What is required: Those lines of the data that hold the word "sink" are to be copied out.

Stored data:
From an optimization exercise on the open Yosys and OpenROAD flow, aimed at small area and a short achievable clock period; shortcuts taken in it are not production practice.
Function was checked by simulation only, so behaviour that the tests miss may differ from the original.
Power figures rest on the tool's default switching activity, not on a simulated workload.

[design/flow/config.mk]
export PLATFORM = sky130hd
export DESIGN_NAME = gp_imem
export DESIGN_NICKNAME = gp_imem
export VERILOG_FILES = /design/flow/design.v
export SDC_FILE = /design/flow/constraint.sdc
export NUM_CORES = 4
export LEC_CHECK = 0
export CAP_MARGIN = 20
export CORE_MARGIN = 2
export CORE_UTILIZATION = 45
export CTS_CLUSTER_DIAMETER = 80
export CTS_CLUSTER_SIZE = 20
export SETUP_SLACK_MARGIN = 2.5
export SLEW_MARGIN = 20
export SYNTH_HIERARCHICAL = 1
[design/flow/constraint.sdc]
create_clock -name core_clock -period 5.5 [get_ports {clk}]
set_input_delay 1.1000 -clock core_clock [delete_from_list [all_inputs] [get_ports {clk}]]
set_output_delay 1.1000 -clock core_clock [all_outputs]
set_load 0.01 [all_outputs]
[design/flow/design.v]
package gp_imem_pkg;
  localparam int          BOOT_WORDS_DEF = 42;
  localparam logic [31:0] NOP_WORD_DEF   = 32'h0000_0000;
  localparam logic [BOOT_WORDS_DEF*32-1:0] BOOT_TABLE = {
    32'h00000000,
    32'h00000000,
    32'h00000000,
    32'h00000000,
    32'h00000000,
    32'h1000ffff,
    32'hac020000,
    32'h00431020,
    32'h24030002,
    32'h24020001,
    32'h00000000,
    32'h0bf00000,
    32'h00000000,
    32'h02000008,
    32'h26100300,
    32'h3c100000,
    32'h00000000,
    32'h11e0fffc,
    32'h31ef0001,
    32'h8d8f0004,
    32'h00000000,
    32'h15aefffe,
    32'h25ad0001,
    32'h240e0040,
    32'h240d0000,
    32'had8c0000,
    32'h358c0001,
    32'h3c0c2000,
    32'h00000000,
    32'h1540fffa,
    32'h254affff,
    32'h25290004,
    32'h25080004,
    32'had2b0000,
    32'h8d0b0000,
    32'h240a0010,
    32'h25290200,
    32'h3c090000,
    32'h25080100,
    32'h3c080000,
    32'h37bd0ff0,
    32'h3c1d1000
  };
  typedef enum logic {
    BOOT = 1'b0,
    RUN  = 1'b1
  } gp_state_e;
endpackage
module gp_imem_boot_rom #(
  parameter int                DATA_W     = 32,
  parameter int                IDX_W      = 6,
  parameter int                BOOT_WORDS = gp_imem_pkg::BOOT_WORDS_DEF,
  parameter logic [DATA_W-1:0] NOP_WORD   = DATA_W'(gp_imem_pkg::NOP_WORD_DEF)
) (
  input  logic [IDX_W-1:0]  idx,
  output logic [DATA_W-1:0] word
);
  always_comb begin
    word = NOP_WORD;
    if ((32'(idx) < BOOT_WORDS) && (32'(idx) < gp_imem_pkg::BOOT_WORDS_DEF))
      word = DATA_W'(gp_imem_pkg::BOOT_TABLE[32*idx +: 32]);
  end
endmodule
module gp_imem (
  input  logic        clk,
  input  logic        rst,
  input  logic [29:0] addr,
  input  logic        stall,
  output logic [31:0] inst,
  output logic        ready,
  input  logic        reload,
  input  logic        wr_en,
  input  logic [29:0] wr_addr,
  input  logic [31:0] wr_data,
  output logic        wr_ack,
  output logic        wr_err,
  output logic        par_err
);
  localparam int DEPTH = 64;
  localparam int BOOT_WORDS = gp_imem_pkg::BOOT_WORDS_DEF;
  logic        run_q;           
  logic [5:0]  boot_idx_q;      
  logic [5:0]  ra_q;            
  logic        ra_hi_q;         
  logic [31:0] inst_q;
  logic        wr_ack_q, wr_err_q;
  logic [31:0] mem [DEPTH];
  logic [31:0] mem_d [DEPTH];
  logic [31:0] boot_word, wdata, inst_d;
  logic        boot_last, wr_accept, wr_hi, host_wen, run_d, ra_hi_d, rd_en;
  logic        hit, boot_hit, host_hit, kill, take;
  logic [5:0]  ra_d;
  logic [DEPTH-1:0] we, keep, rsel_a, rsel_b;
  gp_imem_boot_rom u_boot_rom (
    .idx  (boot_idx_q),
    .word (boot_word)
  );
  assign boot_last = (boot_idx_q == 6'(BOOT_WORDS - 1));
  assign wr_accept = run_q & ~reload & wr_en;
  assign wr_hi     = |wr_addr[29:6];
  assign host_wen  = wr_accept & ~wr_hi;
  assign run_d     = run_q ? ~reload : boot_last;
  assign ra_d      = stall ? ra_q : addr[5:0];
  assign ra_hi_d   = stall ? ra_hi_q : |addr[29:6];
  assign wdata = run_q ? wr_data : boot_word;
  gp_imem_wdec u_wdec (
    .boot_idx (boot_idx_q),
    .boot     (~run_q),
    .host_idx (wr_addr[5:0]),
    .host     (host_wen),
    .we       (we),
    .keep     (keep)
  );
  for (genvar i = 0; i < DEPTH; i++) begin : g_word
    for (genvar b = 0; b < 32; b++) begin : g_bit
      gp_imem_ao22 u_cell (
        .a1 (mem[i][b]), .a2 (keep[i]), .b1 (wdata[b]), .b2 (we[i]), .y (mem_d[i][b])
      );
    end
    always_ff @(posedge clk) mem[i] <= mem_d[i];
  end
  assign rd_en    = run_d & ~ra_hi_d;
  assign boot_hit = ~run_q && (boot_idx_q == ra_d);
  assign host_hit = host_wen && (wr_addr[5:0] == ra_d);
  assign hit      = boot_hit | host_hit;
  assign take     = rd_en & hit;
  assign kill     = rd_en & ~hit;
  gp_imem_rdec u_rdec_a (.addr (addr[5:0]), .held (ra_q), .stall (stall), .sel (rsel_a));
  gp_imem_rdec u_rdec_b (.addr (addr[5:0]), .held (ra_q), .stall (stall), .sel (rsel_b));
  for (genvar b = 0; b < 32; b++) begin : g_rd
    logic [DEPTH-1:0] col;
    for (genvar i = 0; i < DEPTH; i++) begin : g_col
      assign col[i] = mem[i][b];
    end
    gp_imem_rdbit u_rdbit (
      .sel  (b < 16 ? rsel_a : rsel_b),
      .d    (col),
      .kill (kill),
      .take (take),
      .w    (wdata[b]),
      .y    (inst_d[b])
    );
  end
  always_ff @(posedge clk or negedge rst) begin
    if (!rst) begin
      run_q      <= 1'b0;
      boot_idx_q <= '0;
      ra_q       <= '0;
      ra_hi_q    <= 1'b0;
      inst_q     <= '0;
      wr_ack_q   <= 1'b0;
      wr_err_q   <= 1'b0;
    end else begin
      run_q      <= run_d;
      if (!run_q) boot_idx_q <= boot_last ? 6'd0 : boot_idx_q + 6'd1;
      ra_q       <= ra_d;
      ra_hi_q    <= ra_hi_d;
      inst_q     <= inst_d;
      wr_ack_q   <= wr_accept;
      wr_err_q   <= wr_accept & wr_hi;
    end
  end
  assign ready   = run_q;
  assign inst    = inst_q;
  assign par_err = 1'b0;
  assign wr_ack  = wr_ack_q;
  assign wr_err  = wr_err_q;
endmodule
module gp_imem_wdec (
  input  logic [5:0]  boot_idx,
  input  logic        boot,
  input  logic [5:0]  host_idx,
  input  logic        host,
  output logic [63:0] we,
  output logic [63:0] keep
);
  logic [5:0] bn, hn;
  logic [7:0] blo, bhi, hlo, hhi;
  assign bn = ~boot_idx;
  assign hn = ~host_idx;
  for (genvar j = 0; j < 8; j++) begin : g_pre
    gp_imem_and3 u_blo (
      .a (j[0] ? boot_idx[0] : bn[0]), .b (j[1] ? boot_idx[1] : bn[1]),
      .c (j[2] ? boot_idx[2] : bn[2]), .y (blo[j])
    );
    gp_imem_and4 u_bhi (
      .a (j[0] ? boot_idx[3] : bn[3]), .b (j[1] ? boot_idx[4] : bn[4]),
      .c (j[2] ? boot_idx[5] : bn[5]), .d (boot), .y (bhi[j])
    );
    gp_imem_and3 u_hlo (
      .a (j[0] ? host_idx[0] : hn[0]), .b (j[1] ? host_idx[1] : hn[1]),
      .c (j[2] ? host_idx[2] : hn[2]), .y (hlo[j])
    );
    gp_imem_and4 u_hhi (
      .a (j[0] ? host_idx[3] : hn[3]), .b (j[1] ? host_idx[4] : hn[4]),
      .c (j[2] ? host_idx[5] : hn[5]), .d (host), .y (hhi[j])
    );
  end
  for (genvar i = 0; i < 64; i++) begin : g_w
    gp_imem_ao22 u_we (
      .a1 (blo[i % 8]), .a2 (bhi[i / 8]), .b1 (hlo[i % 8]), .b2 (hhi[i / 8]), .y (we[i])
    );
    gp_imem_aoi22 u_keep (
      .a1 (blo[i % 8]), .a2 (bhi[i / 8]), .b1 (hlo[i % 8]), .b2 (hhi[i / 8]), .y (keep[i])
    );
  end
endmodule
module gp_imem_rdec (
  input  logic [5:0]  addr,
  input  logic [5:0]  held,
  input  logic        stall,
  output logic [63:0] sel
);
  logic [5:0] at, an;
  logic [7:0] lo_n, hi_n;
  for (genvar k = 0; k < 6; k++) begin : g_bit
    gp_imem_mux2  u_t (.a (addr[k]), .b (held[k]), .s (stall), .y (at[k]));
    gp_imem_mux2i u_n (.a (addr[k]), .b (held[k]), .s (stall), .y (an[k]));
  end
  for (genvar j = 0; j < 8; j++) begin : g_pre
    gp_imem_nand3 u_lo (
      .a (j[0] ? at[0] : an[0]), .b (j[1] ? at[1] : an[1]), .c (j[2] ? at[2] : an[2]), .y (lo_n[j])
    );
    gp_imem_nand3 u_hi (
      .a (j[0] ? at[3] : an[3]), .b (j[1] ? at[4] : an[4]), .c (j[2] ? at[5] : an[5]), .y (hi_n[j])
    );
  end
  for (genvar i = 0; i < 64; i++) begin : g_sel
    gp_imem_nor2 u_sel (.a (lo_n[i % 8]), .b (hi_n[i / 8]), .y (sel[i]));
  end
endmodule
module gp_imem_rdbit (
  input  logic [63:0] sel,
  input  logic [63:0] d,
  input  logic        kill,
  input  logic        take,
  input  logic        w,
  output logic        y
);
  logic [21:0] t;    
  logic [5:0]  u;    
  logic [1:0]  v;    
  for (genvar g = 0; g < 21; g++) begin : g_grp
    gp_imem_aoi222 u_aoi (
      .a0 (sel[3*g]),   .b0 (d[3*g]),
      .a1 (sel[3*g+1]), .b1 (d[3*g+1]),
      .a2 (sel[3*g+2]), .b2 (d[3*g+2]),
      .y  (t[g])
    );
  end
  gp_imem_nand2 u_last (.a (sel[63]), .b (d[63]), .y (t[21]));
  for (genvar k = 0; k < 5; k++) begin : g_n4
    gp_imem_nand4 u_n4 (.a (t[4*k]), .b (t[4*k+1]), .c (t[4*k+2]), .d (t[4*k+3]), .y (u[k]));
  end
  gp_imem_nand2 u_n2 (.a (t[20]), .b (t[21]), .y (u[5]));
  gp_imem_nor3 u_v0 (.a (u[0]), .b (u[1]), .c (u[2]), .y (v[0]));
  gp_imem_nor3 u_v1 (.a (u[3]), .b (u[4]), .c (u[5]), .y (v[1]));
  gp_imem_rdout u_out (.v0 (v[0]), .v1 (v[1]), .kill (kill), .take (take), .w (w), .y (y));
endmodule
module gp_imem_rdout (
  input  logic v0, v1, kill, take, w,
  output logic y
);
  assign y = (~(v0 & v1) & kill) | (w & take);
endmodule
module gp_imem_aoi222 (
  input  logic a0, b0, a1, b1, a2, b2,
  output logic y
);
  assign y = ~((a0 & b0) | (a1 & b1) | (a2 & b2));
endmodule
module gp_imem_ao22 (
  input  logic a1, a2, b1, b2,
  output logic y
);
  assign y = (a1 & a2) | (b1 & b2);
endmodule
module gp_imem_aoi22 (
  input  logic a1, a2, b1, b2,
  output logic y
);
  assign y = ~((a1 & a2) | (b1 & b2));
endmodule
module gp_imem_mux2 (
  input  logic a, b, s,
  output logic y
);
  assign y = s ? b : a;
endmodule
module gp_imem_mux2i (
  input  logic a, b, s,
  output logic y
);
  assign y = ~(s ? b : a);
endmodule
module gp_imem_and3 (
  input  logic a, b, c,
  output logic y
);
  assign y = a & b & c;
endmodule
module gp_imem_and4 (
  input  logic a, b, c, d,
  output logic y
);
  assign y = a & b & c & d;
endmodule
module gp_imem_nand2 (
  input  logic a, b,
  output logic y
);
  assign y = ~(a & b);
endmodule
module gp_imem_nand3 (
  input  logic a, b, c,
  output logic y
);
  assign y = ~(a & b & c);
endmodule
module gp_imem_nand4 (
  input  logic a, b, c, d,
  output logic y
);
  assign y = ~(a & b & c & d);
endmodule
module gp_imem_nor2 (
  input  logic a, b,
  output logic y
);
  assign y = ~(a | b);
endmodule
module gp_imem_nor3 (
  input  logic a, b, c,
  output logic y
);
  assign y = ~(a | b | c);
endmodule
[design/flow/flow/run.sh]
#!/bin/bash
# Standard layout, with buf_4 as the port buffer instead of the cell buffer_ports picks by itself
# (a delay cell that repair_timing cannot resize out of its footprint).
set -euo pipefail
export BUFFER_PORTS_ARGS="-buffer_cell sky130_fd_sc_hd__buf_4"
bash standard.sh > standard.log 2>&1
[design/flow/standard.sh]
#!/bin/bash
# synth_recipe.tcl (not shown) runs the flow's synth.tcl, then flattens the netlist and writes it again
# the make line also repeats each setting of config.mk as NAME=value (left out here)
make -C /OpenROAD-flow-scripts/flow DESIGN_CONFIG=/design/flow/config.mk WORK_HOME=/design/flow/orfs CLKGATE_MAP_FILE= SYNTH_SCRIPT=/design/flow/synth_recipe.tcl "${@:-finish}"
==> report_table.html, run 1 <==
<table>
<tr><th>Metric</th><th>Value</th></tr>
<tr><th colspan="2">Cells and area</th></tr>
<tr><td>Fin area</td><td>88180 µm²</td></tr>
<tr><td>Fraction of final layout cells with drive strength greater than 1</td><td>18.44%</td></tr>
<tr><td>Final core utilization</td><td>54.11%</td></tr>
<tr><td>FILL cells</td><td>~14000</td></tr>
<tr><td>Commonest non-fill, non-tap cell in the layout</td><td>a22o_1</td></tr>
<tr><td>Total Nets Final</td><td>approximately 6700</td></tr>
<tr><td>Most used cells in the layout excluding fill and tap cells</td><td>a22o_1 (2080), dfxtp_1 (2048), a222oi_1 (673)</td></tr>
<tr><td>Count of placed standard cells in the final layout, fillers left out</td><td>a little under 9000</td></tr>
<tr><td>Signed area change from the synthesized netlist to the final layout</td><td>19.36%</td></tr>
<tr><th colspan="2">Critical path</th></tr>
<tr><td>Delay-heaviest family, CP</td><td>simple AND/OR/NAND/NOR gates</td></tr>
<tr><td>Slack of the worst reg-to-reg path</td><td>1820 ps</td></tr>
<tr><td>Data arrival, critical path</td><td>~4400 ps</td></tr>
<tr><td>Kind of start point of the critical path</td><td>flop</td></tr>
<tr><td>Number of cells traversed by the worst register-to-register path</td><td>10</td></tr>
<tr><td>Worst R2R End</td><td>inst_q[7]</td></tr>
<tr><td>Critical path required time</td><td>6180 ps</td></tr>
<tr><td>Number of gates on the worst path with buffers counted</td><td>10</td></tr>
<tr><td>Maximum fanout along the worst path</td><td>8</td></tr>
<tr><td>Critical path buffer and inverter count</td><td>2</td></tr>
<tr><td>Start-to-end type of the worst setup path</td><td>reg2reg</td></tr>
<tr><td>Critical path cell sequence</td><td>mux2_4 -&gt; nand3_4 -&gt; buf_12 -&gt; nor2_4 -&gt; buf_8 -&gt; a222oi_1 -&gt; nand4_1 -&gt; nor3_4 -&gt; nand2_1 -&gt; a22o_1</td></tr>
<tr><td>Start of the worst register-to-register path</td><td>ra_q[3]</td></tr>
<tr><td>Worst stage delay on the critical path</td><td>720 ps</td></tr>
<tr><td>CP Capture Type</td><td>flop</td></tr>
<tr><td>Slowest stage cell on the critical path</td><td>nor3_4</td></tr>
<tr><th colspan="2">STA</th></tr>
<tr><td>Timing-limited maximum frequency</td><td>around 270 MHz</td></tr>
<tr><td>Final worst clock skew</td><td>58.13 ps</td></tr>
<tr><td>Pin slew with the least headroom to its limit</td><td>1344 ps</td></tr>
<tr><td>Max Transition Viols Final</td><td>0</td></tr>
<tr><td>Setup repair after global routing missed its margin</td><td>yes</td></tr>
<tr><td>Final Hold Viols</td><td>0</td></tr>
<tr><td>Share of the cycle needed by the critical path after routing</td><td>66.98%</td></tr>
<tr><td>Worst Hold Slack</td><td>395.4 ps</td></tr>
<tr><td>Min Clock Period, post-route</td><td>between 3000 and 4000 ps</td></tr>
<tr><td>TNS Setup</td><td>0 ps</td></tr>
<tr><td>Count of final setup violators</td><td>0</td></tr>
<tr><td>Worst relative slew slack</td><td>10.41%</td></tr>
<tr><th colspan="2">CTS</th></tr>
<tr><td>Clock root buffer</td><td>clkbuf_16</td></tr>
<tr><td>CTS sink count</td><td>roughly 2100</td></tr>
<tr><td>Post-CTS clock slew at the launch and capture registers of the worst setup and hold paths</td><td>90 ps</td></tr>
<tr><td>Maximum number of buffers from clock root to sink</td><td>3</td></tr>
<tr><td>TritonCTS Buffers</td><td>about 120</td></tr>
<tr><td>Clock insertion delay at the later pin of the skew report</td><td>810 ps</td></tr>
<tr><td>CTS tree</td><td>built</td></tr>
<tr><td>H-tree depth reported by CTS</td><td>3</td></tr>
<tr><td>Hold buffer count at CTS</td><td>0</td></tr>
<tr><th colspan="2">Placement</th></tr>
<tr><td># port buffers</td><td>~130</td></tr>
<tr><td>Hpwl dp</td><td>187300 µm</td></tr>
<tr><td>Placer Congestion</td><td>0.9384</td></tr>
<tr><td>Cell area after placement</td><td>~80000 µm²</td></tr>
<tr><td>Placed Cells incl. Taps</td><td>8388</td></tr>
<tr><th colspan="2">Synthesis</th></tr>
<tr><td>Dominant combinational cell family by area after synthesis</td><td>compound AO/OA/AOI/OAI gates</td></tr>
<tr><td>Number of warnings printed during yosys synthesis</td><td>11</td></tr>
<tr><td>Fraction of the mapped netlist area in compound gates</td><td>36.32%</td></tr>
<tr><td>Share of synthesized cell area in and, or, nand and nor gates</td><td>under 10%</td></tr>
<tr><td>Register bit count reported by yosys</td><td>2096</td></tr>
<tr><td>Fraction of synthesized area in multiplexers</td><td>1.045%</td></tr>
<tr><td>Mapped Area</td><td>around 74000 µm²</td></tr>
<tr><td>Top FF cell, synth</td><td>dfxtp_1</td></tr>
<tr><td>Post-Synth XOR/XNOR Area</td><td>less than 1%</td></tr>
<tr><td>Number of enable flip-flop cells after synthesis</td><td>0</td></tr>
<tr><td>Part of the Yosys area used for sequential elements</td><td>57.13%</td></tr>
<tr><td>Mean post-synth cell area</td><td>~13 µm²</td></tr>
<tr><td>Net count after synthesis</td><td>5942</td></tr>
<tr><td>Post-Synthesis Cells</td><td>5835</td></tr>
<tr><td>Share of synthesized cell area in full adder, half adder and majority cells</td><td>0.1846%</td></tr>
<tr><td>Async set or reset register ratio after synthesis</td><td>around 2.3%</td></tr>
<tr><td>Number of different library cells in the post-synthesis netlist</td><td>65</td></tr>
<tr><th colspan="2">Die</th></tr>
<tr><td>Placeable core region</td><td>163000 µm²</td></tr>
<tr><td>Chip Height</td><td>409.2 µm</td></tr>
<tr><td>Die W</td><td>409.2 µm</td></tr>
<tr><td>Boundary Pins</td><td>133</td></tr>
<tr><td>Total Die Area</td><td>167400 µm²</td></tr>
<tr><td>Number of placement rows</td><td>148</td></tr>
<tr><td>Starting density of the core</td><td>45.33%</td></tr>
<tr><th colspan="2">Routing</th></tr>
<tr><td>Number of iterations in the first detailed-routing pass</td><td>12</td></tr>
<tr><td>Iter 0 DRT Violations</td><td>13030</td></tr>
<tr><td>Final antenna-violating net count</td><td>0</td></tr>
<tr><td>Total wire length after detailed routing</td><td>336700 µm</td></tr>
<tr><td>Per-cell routed wire length</td><td>38.15 µm</td></tr>
<tr><td>Routed via count divided by cell count</td><td>7.588</td></tr>
<tr><td>DR DRC count</td><td>0</td></tr>
<tr><td>Number of vias in the routed layout</td><td>about 67000</td></tr>
<tr><th colspan="2">GRT</th></tr>
<tr><td>Vias in the first global route</td><td>61320</td></tr>
<tr><td>Initial antenna violation count</td><td>13</td></tr>
<tr><td>First-pass GRT wire length</td><td>457700 µm</td></tr>
<tr><td>Largest net degree at the start of global routing</td><td>66</td></tr>
<tr><td>Overall routing resource usage</td><td>between 30% and 40%</td></tr>
<tr><td>Overflow left after global routing</td><td>0</td></tr>
<tr><th colspan="2">Power</th></tr>
<tr><td>P_leak</td><td>33.78 nW</td></tr>
<tr><td>Worst supply voltage drop on vdd</td><td>398.0 µV</td></tr>
<tr><td>Power per cell area</td><td>369.8 nW/µm²</td></tr>
<tr><th colspan="2">Run status</th></tr>
<tr><td>Outcome</td><td>complete, no violations</td></tr>
<tr><th colspan="2">Job</th></tr>
<tr><td>Maximum capacitance violations</td><td>0</td></tr>
<tr><th colspan="2">Worst hold path</th></tr>
<tr><td>Path type of the worst min-delay path</td><td>in2async</td></tr>
</table>
[cell type report]
cell class / instances / area (µm²) / share of cell area [%]
Antenna cell: 2 / 5.005 / 0.005676
Clock buffer: 150 / 3219 / 3.651
Clock inverter: 18 / 203.9 / 0.2313
Inverter: 28 / 108.9 / 0.1234
Multi-Input combinational cell: 3702 / 33890 / 38.43
Sequential cell: 2096 / 42220 / 47.88
Tap cell: 2175 / 2721 / 3.086
Timing Repair Buffer: 656 / 5817 / 6.597
[sequential cells by signal, indices dropped and copies added, names as in the netlist]
name / cells
mem: 2048
inst_q: 32
boot_idx_q: 6
ra_q: 6
ra_hi_q: 1
run_q: 1
wr_ack_q: 1
wr_err_q: 1
[through the flow]
stage	setup WS, ps	total power [mW]
2_1_floorplan	2507	18.99
5_1_grt	1892	33.14
6_report	1816	32.61
3_5_place_dp	137.5	21.79
3_3_place_gp	-121.1	21.75
4_1_cts	2138	31.52
[worst max-delay path by stage]
stage | startpoint | to | slack [ps]
after global routing | stall | inst_q[9] | 1890
final | ra_q[3] | inst_q[7] | 1820
after global placement | stall | inst_q[9] | -120
after detailed placement | stall | inst_q[2] | 140
after floorplan | wr_addr[18] | mem[32][0] | 2510
after CTS | stall | inst_q[9] | 2140
[worst register-to-register path, cell delays in order (launching register included)]
cell,delay [ps]
dfrtp_2,490
mux2_4,340
nand3_4,130
buf_12,160
nor2_4,80
buf_8,150
a222oi_1,610
nand4_1,510
nor3_4,730
nand2_1,160
a22o_1,220
[Yosys stat by module (local to each module, per instance), excerpt]
module / cells inside / copies in the design
gp_imem_mux2: 1 / 12
gp_imem_aoi22: 1 / 64
gp_imem_boot_rom: 189 / 1
gp_imem_and3: 1 / 16
gp_imem_nor3: 1 / 64
gp_imem_wdec: 12 / 1
gp_imem_ao22: 1 / 2112
gp_imem_nor2: 1 / 128
gp_imem_mux2i: 1 / 12
[synthesized netlist by cell type (all sizes together), types with 3 or more instances]
| cell | number | area (µm²) |
|---|---|---|
| a22o | 2144 | 18780 |
| dfxtp | 2048 | 41000 |
| a222oi | 673 | 6736 |
| nand4 | 168 | 1057 |
| nor2 | 156 | 600.6 |
| nand2 | 122 | 457.9 |
| nor3 | 71 | 691.9 |
| a22oi | 67 | 823.3 |
| dfrtp | 48 | 1201 |
| mux2 | 44 | 540.5 |
| nand3 | 42 | 210.2 |
| buf | 27 | 191.4 |
| inv | 26 | 97.59 |
| mux2i | 22 | 231.5 |
| a21oi | 21 | 105.1 |
| o21ai | 20 | 103.9 |
| and3 | 17 | 106.4 |
| and4 | 16 | 140.1 |
| nor4 | 13 | 81.33 |
| xnor2 | 13 | 113.9 |
| ha | 10 | 125.1 |
| nand2b | 10 | 62.56 |
| a31oi | 7 | 43.79 |
| clkbuf | 4 | 15.01 |
| nor2b | 4 | 25.02 |
| o22ai | 4 | 25.02 |
| xor2 | 4 | 35.03 |
| a311oi | 3 | 26.28 |
| o31ai | 3 | 22.52 |
[cells by family (layout without fill, tap and decap cells)]
family                     count (synthesis)  in the layout
xor gates and xnor gates                  17             17
other                                      2              4
and+or+nand+nor                          623            624
AOI/OAI and AO/OA                       2961           2961
adders and majority gates                 11             11
buffers and inverters                     59            852
muxes                                     66             87
DFF                                     2096           2096
[where the power goes]
| part | switching [mW] | internal, mW |
|---|---|---|
| logic | 5.40 | 1.77 |
| registers | 0.306 | 15.6 |
| clock network | 5.30 | 4.19 |
[layer usage]
metal  global-route usage, %  routed length (µm)  vias up
li1                        -                   -    27070
met5                  0.2011                 130        -
met2                   51.23              134900     5252
met3                   11.95               50000      901
met4                   17.96               20940       16
met1                   50.80              130800    33740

Result:
<tr><td>CTS sink count</td><td>roughly 2100</td></tr>
<tr><td>Maximum number of buffers from clock root to sink</td><td>3</td></tr>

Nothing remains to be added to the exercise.